Activity:
What is needed here is an exact reprint of every record below.

==================================================

**src/rtl/dp_sequencer_pkg.sv**
```systemverilog
// Shared definitions for the data_path micro-sequencer: microword layout,
// FSM state encoding and ALU opcode constants.
package dp_sequencer_pkg;

    localparam logic [3:0] OP_NOP  = 4'd0;
    localparam logic [3:0] OP_ADD  = 4'd1;
    localparam logic [3:0] OP_SUB  = 4'd2;
    localparam logic [3:0] OP_AND  = 4'd3;
    localparam logic [3:0] OP_OR   = 4'd4;
    localparam logic [3:0] OP_XOR  = 4'd5;
    localparam logic [3:0] OP_PASS = 4'd6;

    // Field order fixes the bit positions: last is bit 15, wait_dp is bit 0.
    typedef struct packed {
        logic       last;
        logic [3:0] opcode;
        logic [2:0] dest;
        logic [2:0] src1;
        logic [2:0] src2;
        logic       wr;
        logic       wait_dp;
    } uword_t;

    typedef enum logic [2:0] {
        S_IDLE,
        S_FETCH,
        S_ISSUE,
        S_WAIT,
        S_FINISH
    } state_t;

    function automatic uword_t mkword(input logic last, input logic [3:0] op,
                                      input logic [2:0] d, input logic [2:0] s1,
                                      input logic [2:0] s2, input logic wr,
                                      input logic wt);
        uword_t w;
        w.last    = last;
        w.opcode  = op;
        w.dest    = d;
        w.src1    = s1;
        w.src2    = s2;
        w.wr      = wr;
        w.wait_dp = wt;
        return w;
    endfunction

endpackage

```
**src/rtl/dp_ucode_rom.sv**
```systemverilog
// Combinational micro-op ROM and routine entry table for dp_sequencer.
module dp_ucode_rom
    import dp_sequencer_pkg::*;
#(
    parameter int PC_W = 4
) (
    input  logic [PC_W-1:0] pc,
    input  logic [2:0]      c,
    output uword_t          uword,
    output logic [PC_W-1:0] entry
);

    // Unlisted locations hold an all-zero NOP without a last bit.
    always_comb begin
        uword = '0;
        case (int'(pc))
            0:  uword = mkword(1'b0, OP_ADD,  3'd3, 3'd1, 3'd2, 1'b1, 1'b0);
            1:  uword = mkword(1'b1, OP_SUB,  3'd4, 3'd3, 3'd1, 1'b1, 1'b0);
            2:  uword = mkword(1'b0, OP_AND,  3'd5, 3'd1, 3'd2, 1'b1, 1'b1);
            3:  uword = mkword(1'b1, OP_OR,   3'd6, 3'd5, 3'd4, 1'b1, 1'b0);
            4:  uword = mkword(1'b1, OP_PASS, 3'd0, 3'd7, 3'd0, 1'b0, 1'b1);
            13: uword = mkword(1'b0, OP_XOR,  3'd1, 3'd2, 3'd3, 1'b1, 1'b0);
            14: uword = mkword(1'b0, OP_ADD,  3'd2, 3'd1, 3'd1, 1'b1, 1'b0);
            15: uword = mkword(1'b0, OP_SUB,  3'd7, 3'd7, 3'd6, 1'b1, 1'b0);
            default: uword = '0;
        endcase
    end

    always_comb begin
        entry = PC_W'(0);
        case (c)
            3'd1:    entry = PC_W'(2);
            3'd2:    entry = PC_W'(13);
            3'd3:    entry = PC_W'(4);
            default: entry = PC_W'(0);
        endcase
    end

endmodule

```
**src/rtl/dp_sequencer.sv**
```systemverilog
// Multi-cycle micro-sequencer: launches a ROM routine on start and issues its
// micro-ops one at a time to the register-file/ALU data_path.
module dp_sequencer
    import dp_sequencer_pkg::*;
#(
    parameter int UC_DEPTH = 16,
    parameter int WAIT_MAX = 15
) (
    input  logic       clk,
    input  logic       rst,
    input  logic       start,
    input  logic [2:0] c,
    input  logic       dp_done,
    output logic [2:0] src1,
    output logic [2:0] src2,
    output logic [2:0] dest,
    output logic [3:0] opcode,
    output logic       WR,
    output logic       busy,
    output logic       done,
    output logic       err
);

    localparam int PC_W   = $clog2(UC_DEPTH);
    localparam int WCNT_W = $clog2(WAIT_MAX + 1);
    localparam logic [PC_W-1:0]   PC_LAST   = PC_W'(UC_DEPTH - 1);
    localparam logic [WCNT_W-1:0] WCNT_LAST = WCNT_W'(WAIT_MAX);

    state_t            state;
    logic [PC_W-1:0]   pc;
    uword_t            uir;
    logic [WCNT_W-1:0] wcnt;
    uword_t            rom_word;
    logic [PC_W-1:0]   entry_pc;

    dp_ucode_rom #(.PC_W(PC_W)) u_rom (
        .pc    (pc),
        .c     (c),
        .uword (rom_word),
        .entry (entry_pc)
    );

    assign src1   = uir.src1;
    assign src2   = uir.src2;
    assign dest   = uir.dest;
    assign opcode = uir.opcode;

    // WR, busy and done are registered alongside the state so each reflects the state being entered.
    always_ff @(posedge clk) begin
        if (!rst) begin
            state <= S_IDLE;
            pc    <= '0;
            uir   <= '0;
            wcnt  <= '0;
            err   <= 1'b0;
            WR    <= 1'b0;
            busy  <= 1'b0;
            done  <= 1'b0;
        end else begin
            WR   <= 1'b0;
            done <= 1'b0;
            case (state)
                S_IDLE: begin
                    if (start) begin
                        pc    <= entry_pc;
                        err   <= 1'b0;
                        busy  <= 1'b1;
                        state <= S_FETCH;
                    end
                end
                S_FETCH: begin
                    uir   <= rom_word;
                    WR    <= rom_word.wr;
                    state <= S_ISSUE;
                end
                S_ISSUE: begin
                    if (uir.wait_dp) begin
                        wcnt  <= '0;
                        state <= S_WAIT;
                    end else if (uir.last) begin
                        done  <= 1'b1;
                        state <= S_FINISH;
                    end else if (pc == PC_LAST) begin
                        err   <= 1'b1;
                        done  <= 1'b1;
                        state <= S_FINISH;
                    end else begin
                        pc    <= pc + 1'b1;
                        state <= S_FETCH;
                    end
                end
                S_WAIT: begin
                    if (dp_done) begin
                        if (uir.last) begin
                            done  <= 1'b1;
                            state <= S_FINISH;
                        end else if (pc == PC_LAST) begin
                            err   <= 1'b1;
                            done  <= 1'b1;
                            state <= S_FINISH;
                        end else begin
                            pc    <= pc + 1'b1;
                            state <= S_FETCH;
                        end
                    end else if (wcnt == WCNT_LAST) begin
                        err   <= 1'b1;
                        done  <= 1'b1;
                        state <= S_FINISH;
                    end else begin
                        wcnt <= wcnt + 1'b1;
                    end
                end
                S_FINISH: begin
                    busy  <= 1'b0;
                    state <= S_IDLE;
                end
                default: begin
                    busy  <= 1'b0;
                    state <= S_IDLE;
                end
            endcase
        end
    end

endmodule

```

==================================================

Result:
**src/rtl/dp_sequencer_pkg.sv**
```systemverilog
// Shared definitions for the data_path micro-sequencer: microword layout,
// FSM state encoding and ALU opcode constants.
package dp_sequencer_pkg;

    localparam logic [3:0] OP_NOP  = 4'd0;
    localparam logic [3:0] OP_ADD  = 4'd1;
    localparam logic [3:0] OP_SUB  = 4'd2;
    localparam logic [3:0] OP_AND  = 4'd3;
    localparam logic [3:0] OP_OR   = 4'd4;
    localparam logic [3:0] OP_XOR  = 4'd5;
    localparam logic [3:0] OP_PASS = 4'd6;

    // Field order fixes the bit positions: last is bit 15, wait_dp is bit 0.
    typedef struct packed {
        logic       last;
        logic [3:0] opcode;
        logic [2:0] dest;
        logic [2:0] src1;
        logic [2:0] src2;
        logic       wr;
        logic       wait_dp;
    } uword_t;

    typedef enum logic [2:0] {
        S_IDLE,
        S_FETCH,
        S_ISSUE,
        S_WAIT,
        S_FINISH
    } state_t;

    function automatic uword_t mkword(input logic last, input logic [3:0] op,
                                      input logic [2:0] d, input logic [2:0] s1,
                                      input logic [2:0] s2, input logic wr,
                                      input logic wt);
        uword_t w;
        w.last    = last;
        w.opcode  = op;
        w.dest    = d;
        w.src1    = s1;
        w.src2    = s2;
        w.wr      = wr;
        w.wait_dp = wt;
        return w;
    endfunction

endpackage

```
**src/rtl/dp_ucode_rom.sv**
```systemverilog
// Combinational micro-op ROM and routine entry table for dp_sequencer.
module dp_ucode_rom
    import dp_sequencer_pkg::*;
#(
    parameter int PC_W = 4
) (
    input  logic [PC_W-1:0] pc,
    input  logic [2:0]      c,
    output uword_t          uword,
    output logic [PC_W-1:0] entry
);

    // Unlisted locations hold an all-zero NOP without a last bit.
    always_comb begin
        uword = '0;
        case (int'(pc))
            0:  uword = mkword(1'b0, OP_ADD,  3'd3, 3'd1, 3'd2, 1'b1, 1'b0);
            1:  uword = mkword(1'b1, OP_SUB,  3'd4, 3'd3, 3'd1, 1'b1, 1'b0);
            2:  uword = mkword(1'b0, OP_AND,  3'd5, 3'd1, 3'd2, 1'b1, 1'b1);
            3:  uword = mkword(1'b1, OP_OR,   3'd6, 3'd5, 3'd4, 1'b1, 1'b0);
            4:  uword = mkword(1'b1, OP_PASS, 3'd0, 3'd7, 3'd0, 1'b0, 1'b1);
            13: uword = mkword(1'b0, OP_XOR,  3'd1, 3'd2, 3'd3, 1'b1, 1'b0);
            14: uword = mkword(1'b0, OP_ADD,  3'd2, 3'd1, 3'd1, 1'b1, 1'b0);
            15: uword = mkword(1'b0, OP_SUB,  3'd7, 3'd7, 3'd6, 1'b1, 1'b0);
            default: uword = '0;
        endcase
    end

    always_comb begin
        entry = PC_W'(0);
        case (c)
            3'd1:    entry = PC_W'(2);
            3'd2:    entry = PC_W'(13);
            3'd3:    entry = PC_W'(4);
            default: entry = PC_W'(0);
        endcase
    end

endmodule

```
**src/rtl/dp_sequencer.sv**
```systemverilog
// Multi-cycle micro-sequencer: launches a ROM routine on start and issues its
// micro-ops one at a time to the register-file/ALU data_path.
module dp_sequencer
    import dp_sequencer_pkg::*;
#(
    parameter int UC_DEPTH = 16,
    parameter int WAIT_MAX = 15
) (
    input  logic       clk,
    input  logic       rst,
    input  logic       start,
    input  logic [2:0] c,
    input  logic       dp_done,
    output logic [2:0] src1,
    output logic [2:0] src2,
    output logic [2:0] dest,
    output logic [3:0] opcode,
    output logic       WR,
    output logic       busy,
    output logic       done,
    output logic       err
);

    localparam int PC_W   = $clog2(UC_DEPTH);
    localparam int WCNT_W = $clog2(WAIT_MAX + 1);
    localparam logic [PC_W-1:0]   PC_LAST   = PC_W'(UC_DEPTH - 1);
    localparam logic [WCNT_W-1:0] WCNT_LAST = WCNT_W'(WAIT_MAX);

    state_t            state;
    logic [PC_W-1:0]   pc;
    uword_t            uir;
    logic [WCNT_W-1:0] wcnt;
    uword_t            rom_word;
    logic [PC_W-1:0]   entry_pc;

    dp_ucode_rom #(.PC_W(PC_W)) u_rom (
        .pc    (pc),
        .c     (c),
        .uword (rom_word),
        .entry (entry_pc)
    );

    assign src1   = uir.src1;
    assign src2   = uir.src2;
    assign dest   = uir.dest;
    assign opcode = uir.opcode;

    // WR, busy and done are registered alongside the state so each reflects the state being entered.
    always_ff @(posedge clk) begin
        if (!rst) begin
            state <= S_IDLE;
            pc    <= '0;
            uir   <= '0;
            wcnt  <= '0;
            err   <= 1'b0;
            WR    <= 1'b0;
            busy  <= 1'b0;
            done  <= 1'b0;
        end else begin
            WR   <= 1'b0;
            done <= 1'b0;
            case (state)
                S_IDLE: begin
                    if (start) begin
                        pc    <= entry_pc;
                        err   <= 1'b0;
                        busy  <= 1'b1;
                        state <= S_FETCH;
                    end
                end
                S_FETCH: begin
                    uir   <= rom_word;
                    WR    <= rom_word.wr;
                    state <= S_ISSUE;
                end
                S_ISSUE: begin
                    if (uir.wait_dp) begin
                        wcnt  <= '0;
                        state <= S_WAIT;
                    end else if (uir.last) begin
                        done  <= 1'b1;
                        state <= S_FINISH;
                    end else if (pc == PC_LAST) begin
                        err   <= 1'b1;
                        done  <= 1'b1;
                        state <= S_FINISH;
                    end else begin
                        pc    <= pc + 1'b1;
                        state <= S_FETCH;
                    end
                end
                S_WAIT: begin
                    if (dp_done) begin
                        if (uir.last) begin
                            done  <= 1'b1;
                            state <= S_FINISH;
                        end else if (pc == PC_LAST) begin
                            err   <= 1'b1;
                            done  <= 1'b1;
                            state <= S_FINISH;
                        end else begin
                            pc    <= pc + 1'b1;
                            state <= S_FETCH;
                        end
                    end else if (wcnt == WCNT_LAST) begin
                        err   <= 1'b1;
                        done  <= 1'b1;
                        state <= S_FINISH;
                    end else begin
                        wcnt <= wcnt + 1'b1;
                    end
                end
                S_FINISH: begin
                    busy  <= 1'b0;
                    state <= S_IDLE;
                end
                default: begin
                    busy  <= 1'b0;
                    state <= S_IDLE;
                end
            endcase
        end
    end

endmodule

```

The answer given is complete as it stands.